-- Working data follows --

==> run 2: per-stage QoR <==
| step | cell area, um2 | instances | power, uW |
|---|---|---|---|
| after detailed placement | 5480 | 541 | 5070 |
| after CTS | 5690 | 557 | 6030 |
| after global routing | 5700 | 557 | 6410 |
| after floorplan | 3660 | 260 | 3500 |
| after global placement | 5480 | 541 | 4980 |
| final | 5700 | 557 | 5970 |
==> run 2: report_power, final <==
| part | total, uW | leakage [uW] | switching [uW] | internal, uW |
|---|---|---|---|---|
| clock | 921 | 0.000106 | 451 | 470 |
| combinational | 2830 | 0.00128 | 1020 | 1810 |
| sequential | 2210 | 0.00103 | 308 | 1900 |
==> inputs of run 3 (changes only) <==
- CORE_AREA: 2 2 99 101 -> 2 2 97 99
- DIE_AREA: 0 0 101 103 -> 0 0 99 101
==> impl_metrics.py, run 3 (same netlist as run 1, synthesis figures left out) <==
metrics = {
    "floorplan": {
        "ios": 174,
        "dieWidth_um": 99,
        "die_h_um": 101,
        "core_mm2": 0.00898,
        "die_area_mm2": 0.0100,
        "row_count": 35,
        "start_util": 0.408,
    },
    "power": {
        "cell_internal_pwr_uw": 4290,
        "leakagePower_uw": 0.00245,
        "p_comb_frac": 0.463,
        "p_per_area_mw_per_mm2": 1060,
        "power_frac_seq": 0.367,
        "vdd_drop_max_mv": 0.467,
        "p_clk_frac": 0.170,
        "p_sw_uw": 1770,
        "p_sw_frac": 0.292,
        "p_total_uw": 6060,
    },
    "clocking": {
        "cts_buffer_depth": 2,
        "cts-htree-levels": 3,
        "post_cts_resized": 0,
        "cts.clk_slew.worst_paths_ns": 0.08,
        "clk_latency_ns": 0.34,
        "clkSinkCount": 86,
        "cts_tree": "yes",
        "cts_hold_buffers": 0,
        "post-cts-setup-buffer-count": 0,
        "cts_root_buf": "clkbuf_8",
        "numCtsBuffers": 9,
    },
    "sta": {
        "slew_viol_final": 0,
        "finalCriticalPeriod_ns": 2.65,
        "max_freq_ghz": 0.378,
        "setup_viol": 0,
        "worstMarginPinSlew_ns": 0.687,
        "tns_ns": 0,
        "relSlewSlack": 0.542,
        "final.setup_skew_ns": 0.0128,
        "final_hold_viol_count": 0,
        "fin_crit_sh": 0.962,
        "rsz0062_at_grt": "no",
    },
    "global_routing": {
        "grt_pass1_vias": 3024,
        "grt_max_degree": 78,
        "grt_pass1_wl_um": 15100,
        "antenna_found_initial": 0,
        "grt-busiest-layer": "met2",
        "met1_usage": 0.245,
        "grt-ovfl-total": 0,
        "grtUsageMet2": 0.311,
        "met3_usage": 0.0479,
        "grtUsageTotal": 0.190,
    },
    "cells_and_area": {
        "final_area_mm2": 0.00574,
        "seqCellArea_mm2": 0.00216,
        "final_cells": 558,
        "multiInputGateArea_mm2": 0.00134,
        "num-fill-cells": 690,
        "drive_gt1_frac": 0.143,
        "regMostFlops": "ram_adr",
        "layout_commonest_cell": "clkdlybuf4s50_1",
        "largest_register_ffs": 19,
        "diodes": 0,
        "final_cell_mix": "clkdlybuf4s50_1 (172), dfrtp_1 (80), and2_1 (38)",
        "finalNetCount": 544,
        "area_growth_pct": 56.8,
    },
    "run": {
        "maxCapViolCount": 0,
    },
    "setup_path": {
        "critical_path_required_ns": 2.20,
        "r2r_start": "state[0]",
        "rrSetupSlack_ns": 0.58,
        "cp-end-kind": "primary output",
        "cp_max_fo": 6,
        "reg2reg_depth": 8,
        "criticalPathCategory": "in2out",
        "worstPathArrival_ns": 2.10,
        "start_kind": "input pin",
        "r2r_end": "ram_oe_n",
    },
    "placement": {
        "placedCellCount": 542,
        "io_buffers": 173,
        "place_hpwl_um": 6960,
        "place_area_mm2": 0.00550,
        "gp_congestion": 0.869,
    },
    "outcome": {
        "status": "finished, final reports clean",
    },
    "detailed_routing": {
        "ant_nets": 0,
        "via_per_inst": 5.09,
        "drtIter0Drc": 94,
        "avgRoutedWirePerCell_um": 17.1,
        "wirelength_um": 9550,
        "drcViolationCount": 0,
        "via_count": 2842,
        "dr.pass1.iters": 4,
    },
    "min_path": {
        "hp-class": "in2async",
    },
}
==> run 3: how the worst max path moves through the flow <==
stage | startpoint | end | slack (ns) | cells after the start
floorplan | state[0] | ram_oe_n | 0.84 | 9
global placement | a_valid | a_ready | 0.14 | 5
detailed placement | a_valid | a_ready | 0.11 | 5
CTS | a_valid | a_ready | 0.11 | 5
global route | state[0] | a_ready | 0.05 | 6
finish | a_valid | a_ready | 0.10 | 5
<file path="config.mk">
export PLATFORM = sky130hd
export DESIGN_NAME = network_sequencer
export DESIGN_NICKNAME = d
export VERILOG_FILES = /design/src/rtl/network_seq_pkg.sv /design/src/rtl/sat_counter.sv /design/src/rtl/network_sequencer.sv
export SDC_FILE = /design/constraint.sdc
export NUM_CORES = 1
export LEC_CHECK = 0
export CAP_MARGIN = 10
export CELL_PAD_IN_SITES_DETAIL_PLACEMENT = 1
export CELL_PAD_IN_SITES_GLOBAL_PLACEMENT = 2
export CORE_MARGIN = 10
export CORE_UTILIZATION = 22
export CTS_CLUSTER_SIZE = 30
export DETAILED_ROUTE_END_ITERATION = 7
export HOLD_SLACK_MARGIN = 0.02
export MAX_ROUTING_LAYER = met4
export PLACE_DENSITY_LB_ADDON = 0.1
export SETUP_SLACK_MARGIN = 0.15
export SLEW_MARGIN = 20
export SYNTH_ARGS = -nofsm -noshare
export SYNTH_HDL_FRONTEND = slang
export SYNTH_SLANG_ARGS = --single-unit
</file>
<file path="constraint.sdc">
create_clock -name clk -period 2.8 [get_ports clk]
set_input_delay 0.7 -clock clk [delete_from_list [all_inputs] [get_ports clk]]
set_output_delay 0.7 -clock clk [all_outputs]
set_load 0.03 [all_outputs]
</file>
<file path="config.mk">
export PLATFORM = sky130hd
export DESIGN_NAME = cp0_exc_ctrl
export DESIGN_NICKNAME = d
export VERILOG_FILES = /design/src/rtl/cp0_exc_ctrl.sv
export SDC_FILE = /design/constraint.sdc
export NUM_CORES = 1
export LEC_CHECK = 0
export BUFFER_PORTS_ARGS = -buffer_cell sky130_fd_sc_hd__buf_2
export CORE_MARGIN = 1
export CORE_UTILIZATION = 35
export DETAILED_ROUTE_END_ITERATION = 10
export PLACE_DENSITY = 0.69
export REMOVE_ABC_BUFFERS = 1
export SLEW_MARGIN = 20
export SYNTH_ARGS = -nofsm -noshare
export SYNTH_HDL_FRONTEND = slang
export SYNTH_SLANG_ARGS = --single-unit
</file>
<file path="constraint.sdc">
create_clock -name clk -period 7.7 [get_ports clk]
set_input_delay 1.54 -clock clk [delete_from_list [all_inputs] [get_ports clk]]
set_output_delay 1.54 -clock clk [all_outputs]
set_load 0.02 [all_outputs]
</file>
$ cat config.mk
export PLATFORM = sky130hd
export DESIGN_NAME = imem_arbiter_flat
export DESIGN_NICKNAME = d
export VERILOG_FILES = /design/src/rtl/imem_arb_pkg.sv /design/src/rtl/imem_arbiter_if.sv /design/src/rtl/imem_rr_pick.sv /design/src/rtl/imem_arbiter.sv /design/src/flat_wrapper.sv
export SDC_FILE = /design/constraint.sdc
export NUM_CORES = 1
export LEC_CHECK = 0
export ABC_CLOCK_PERIOD_IN_PS = 3000
export CAP_MARGIN = 20
export CORE_UTILIZATION = 40
export CTS_CLUSTER_SIZE = 20
export DETAILED_ROUTE_END_ITERATION = 16
export GPL_ROUTABILITY_DRIVEN = 1
export PLACE_DENSITY = 0.81
export SETUP_SLACK_MARGIN = 0.02
export SYNTH_ARGS = -nofsm -noshare
export SYNTH_HDL_FRONTEND = slang
export SYNTH_HIERARCHICAL = 1
export SYNTH_SLANG_ARGS = --single-unit
$ cat constraint.sdc
create_clock -name clk -period 3 [get_ports clk]
set_clock_uncertainty 0.2 [all_clocks]
set_input_delay 0.6 -clock clk [delete_from_list [all_inputs] [get_ports clk]]
set_output_delay 0.6 -clock clk [all_outputs]
set_load 0.05 [all_outputs]
===== config.mk =====
export PLATFORM = sky130hd
export DESIGN_NAME = aes_round_ctrl_flat
export DESIGN_NICKNAME = d
export VERILOG_FILES = /design/src/rtl/aes_pkg.sv /design/src/rtl/aes_round_ctrl_if.sv /design/src/rtl/aes_round_ctrl.sv /design/src/flat_wrapper.sv
export SDC_FILE = /design/constraint.sdc
export NUM_CORES = 1
export LEC_CHECK = 0
export CAP_MARGIN = 5
export CORE_AREA = 3 3 256 258
export DETAILED_ROUTE_END_ITERATION = 8
export DIE_AREA = 0 0 259 261
export SLEW_MARGIN = 25
export SYNTH_ARGS = -nofsm -noshare
export SYNTH_HDL_FRONTEND = slang
export SYNTH_SLANG_ARGS = --single-unit

===== constraint.sdc =====
create_clock -name clk -period 1.9 [get_ports clk]
set_input_delay 0.285 -clock clk [delete_from_list [all_inputs] [get_ports clk]]
set_output_delay 0.285 -clock clk [all_outputs]
set_load 0.005 [all_outputs]

===== src/rtl/aes_pkg.sv =====
// Shared types, constants and GF(2^8) helpers for the iterative AES-128 core.
package aes_pkg;

  localparam int unsigned NUM_ROUNDS = 10;
  localparam int unsigned BLOCK_W    = 128;

  typedef logic [0:BLOCK_W-1] aes_block_t;

  typedef enum logic [1:0] {IDLE, ROUND, FINAL, DONE} aes_ctrl_state_t;

  function automatic logic [7:0] xtime(input logic [7:0] a);
    return {a[6:0], 1'b0} ^ (a[7] ? 8'h1b : 8'h00);
  endfunction

  function automatic logic [7:0] gf_mul(input logic [7:0] a, input logic [7:0] b);
    logic [7:0] p;
    logic [7:0] aa;
    p  = 8'h00;
    aa = a;
    for (int i = 0; i < 8; i++) begin
      if (b[i]) p = p ^ aa;
      aa = xtime(aa);
    end
    return p;
  endfunction

  // Inverse is x^254 by square-and-multiply (maps 0 to 0), then the affine map.
  function automatic logic [7:0] sbox(input logic [7:0] x);
    logic [7:0] r;
    r = 8'h01;
    for (int i = 7; i >= 0; i--) begin
      r = gf_mul(r, r);
      if (i != 0) r = gf_mul(r, x);
    end
    return r ^ {r[6:0], r[7]} ^ {r[5:0], r[7:6]} ^ {r[4:0], r[7:5]}
             ^ {r[3:0], r[7:4]} ^ 8'h63;
  endfunction

endpackage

-- Working data concluded --

Begin with the first line of the data above and, please, print each line exactly until you have printed the line containing "2: report_power, final"; print nothing else.

==> run 2: per-stage QoR <==
| step | cell area, um2 | instances | power, uW |
|---|---|---|---|
| after detailed placement | 5480 | 541 | 5070 |
| after CTS | 5690 | 557 | 6030 |
| after global routing | 5700 | 557 | 6410 |
| after floorplan | 3660 | 260 | 3500 |
| after global placement | 5480 | 541 | 4980 |
| final | 5700 | 557 | 5970 |
==> run 2: report_power, final <==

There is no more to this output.